August 2, 2011

Teens, Multi-Tasking and Attention Span: The New Normal

Susan Buttross, MD, FAAP
Professor of Pediatrics
Developmental and Behavioral Pediatrics
University of Mississippi Medical Center

Have you ever thought about what’s really happening when teens are watching television, waiting for an appointment in an exam room, sitting in a classroom or talking to you? Most likely, it’s not just that one thing. Look carefully and you’ll see that our preteens and teens are absolute masters at multi-tasking.

Watching television exclusively rarely happens, nor does talking to you directly. Typically, while watching a movie on the TV (which by the way is becoming almost extinct for many) that same guy may be on his laptop or iPad and also texting or checking texts. Just when you think there is no way that the teen can be listening to you, he proves you wrong by answering a question that you didn’t think he heard, right? Amazing how they possess the ability to move back and forth from one type of task to another. Seems great; but, many of us, who did not grow up in the tech era, have distinct difficulty wrapping our heads around what is really happening and what possible ripple effects this may have on our previously accepted behavioral and societal norms.

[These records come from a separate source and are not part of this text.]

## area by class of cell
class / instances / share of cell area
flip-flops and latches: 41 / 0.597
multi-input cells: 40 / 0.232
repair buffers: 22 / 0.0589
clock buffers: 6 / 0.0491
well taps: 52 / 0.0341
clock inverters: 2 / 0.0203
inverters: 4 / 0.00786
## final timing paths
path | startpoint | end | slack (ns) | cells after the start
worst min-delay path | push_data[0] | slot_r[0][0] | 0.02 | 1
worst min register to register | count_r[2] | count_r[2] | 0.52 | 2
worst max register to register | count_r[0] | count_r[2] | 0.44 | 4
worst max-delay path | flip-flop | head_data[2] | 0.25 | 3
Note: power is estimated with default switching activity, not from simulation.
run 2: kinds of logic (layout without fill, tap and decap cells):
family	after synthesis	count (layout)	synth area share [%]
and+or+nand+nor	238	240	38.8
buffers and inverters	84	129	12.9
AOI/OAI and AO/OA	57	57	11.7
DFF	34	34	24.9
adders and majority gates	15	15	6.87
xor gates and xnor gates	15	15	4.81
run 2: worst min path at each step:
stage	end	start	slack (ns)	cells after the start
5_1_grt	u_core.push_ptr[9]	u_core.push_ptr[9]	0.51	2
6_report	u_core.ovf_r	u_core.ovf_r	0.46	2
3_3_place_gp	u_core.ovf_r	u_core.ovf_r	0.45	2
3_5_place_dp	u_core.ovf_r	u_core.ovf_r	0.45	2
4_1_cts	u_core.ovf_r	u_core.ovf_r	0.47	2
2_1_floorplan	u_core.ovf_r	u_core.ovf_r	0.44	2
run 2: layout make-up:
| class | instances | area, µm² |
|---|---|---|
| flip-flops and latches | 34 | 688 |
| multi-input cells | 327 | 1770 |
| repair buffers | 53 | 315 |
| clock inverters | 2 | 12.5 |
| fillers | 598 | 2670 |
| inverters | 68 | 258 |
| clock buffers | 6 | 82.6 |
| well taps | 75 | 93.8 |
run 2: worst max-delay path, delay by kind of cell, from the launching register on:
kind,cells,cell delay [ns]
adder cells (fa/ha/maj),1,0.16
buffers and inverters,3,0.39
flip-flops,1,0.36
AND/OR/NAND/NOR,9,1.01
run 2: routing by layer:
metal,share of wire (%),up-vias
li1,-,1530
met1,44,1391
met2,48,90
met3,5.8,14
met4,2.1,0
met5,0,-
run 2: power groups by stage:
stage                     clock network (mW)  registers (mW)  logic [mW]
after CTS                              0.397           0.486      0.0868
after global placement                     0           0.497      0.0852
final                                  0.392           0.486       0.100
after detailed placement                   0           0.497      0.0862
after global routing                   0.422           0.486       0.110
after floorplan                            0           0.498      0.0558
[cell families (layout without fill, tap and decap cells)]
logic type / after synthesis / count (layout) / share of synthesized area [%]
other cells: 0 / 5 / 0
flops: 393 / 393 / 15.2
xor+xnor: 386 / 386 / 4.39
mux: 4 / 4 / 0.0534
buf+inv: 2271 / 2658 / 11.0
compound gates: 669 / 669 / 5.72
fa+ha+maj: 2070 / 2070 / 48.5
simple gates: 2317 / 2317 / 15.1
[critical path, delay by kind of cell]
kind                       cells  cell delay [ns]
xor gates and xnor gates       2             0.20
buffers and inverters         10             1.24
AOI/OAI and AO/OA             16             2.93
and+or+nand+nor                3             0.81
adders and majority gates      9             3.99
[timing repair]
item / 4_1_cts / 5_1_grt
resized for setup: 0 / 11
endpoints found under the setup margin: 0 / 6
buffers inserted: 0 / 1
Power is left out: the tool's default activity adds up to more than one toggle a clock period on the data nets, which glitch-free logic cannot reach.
## config.mk

```make
export PLATFORM = sky130hd
export DESIGN_NAME = tcbp_div_cell
export DESIGN_NICKNAME = d
export VERILOG_FILES = /design/src/sv/assert_macros.svh /design/src/sv/tcbp_pkg.sv /design/src/sv/tcbp_div_cell.sv
export SDC_FILE = /design/constraint.sdc
export NUM_CORES = 1
export LEC_CHECK = 0
export BUFFER_PORTS_ARGS = -buffer_cell sky130_fd_sc_hd__buf_2
export CAP_MARGIN = 15
export CORE_AREA = 5 5 234 236
export CTS_CLUSTER_DIAMETER = 60
export DETAILED_ROUTE_END_ITERATION = 10
export DIE_AREA = 0 0 239 241
export GPL_ROUTABILITY_DRIVEN = 0
export GPL_TIMING_DRIVEN = 0
export HOLD_SLACK_MARGIN = 0.1
export PLACE_DENSITY = 0.56
export SLEW_MARGIN = 20
export SYNTH_ARGS = -nofsm -noshare
export SYNTH_HDL_FRONTEND = slang
export SYNTH_SLANG_ARGS = --single-unit
```

## constraint.sdc

```tcl
create_clock -name clock -period 6.72 [get_ports clock]
set_clock_uncertainty 0.05 [all_clocks]
set_input_delay 0.336 -clock clock [delete_from_list [all_inputs] [get_ports clock]]
set_output_delay 0.336 -clock clock [all_outputs]
set_load 0.01 [all_outputs]
```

So let’s take this a little further. If someone is not looking at us, can they really be paying attention? To learn something, must a child stay on task for 25 minutes at a time? At 5 years, we expect a child’s attention span to be about 10-15 minutes (that’s the basic standard of about 2 to 3 minutes of attention per year of age), by 12 years that length has doubled. For most individuals, there seems to be little real growth in the length after that, even into adulthood. However, with rapidly moving and exciting programs available electronically, the needed attention span may be only a few seconds because of the “machine gun-like” rapid-fire movement of the tasks.

Over the last 20 plus years, Adele Diamond, Russell Barkley, Doug Cantwell and other researchers in attention deficit hyperactivity disorder (ADHD) have spoken about executive function and working memory as the major deficits in the disorder. As Dr. Diamond hypothesizes, individuals with ADHD-I (the inattentive type of ADHD) have sluggish “cognitive tempo.” Thus, they are easily bored. Perhaps, changing the tempo of presentations may prevent that boredom and improve the performance of the child. Something that can keep the adrenaline (or dopamine) going improves the attention span in those with ADHD. Maybe that is true of all children. Perhaps children, in general, are better able to engage when their adrenaline is peaked. This would explain the incredible success and even addiction that many children and adults, for that matter, have for video games. The tempo is rapid fire; risks are there; adrenaline is up and so the hook is there that makes one able to stay with something for hours without boredom.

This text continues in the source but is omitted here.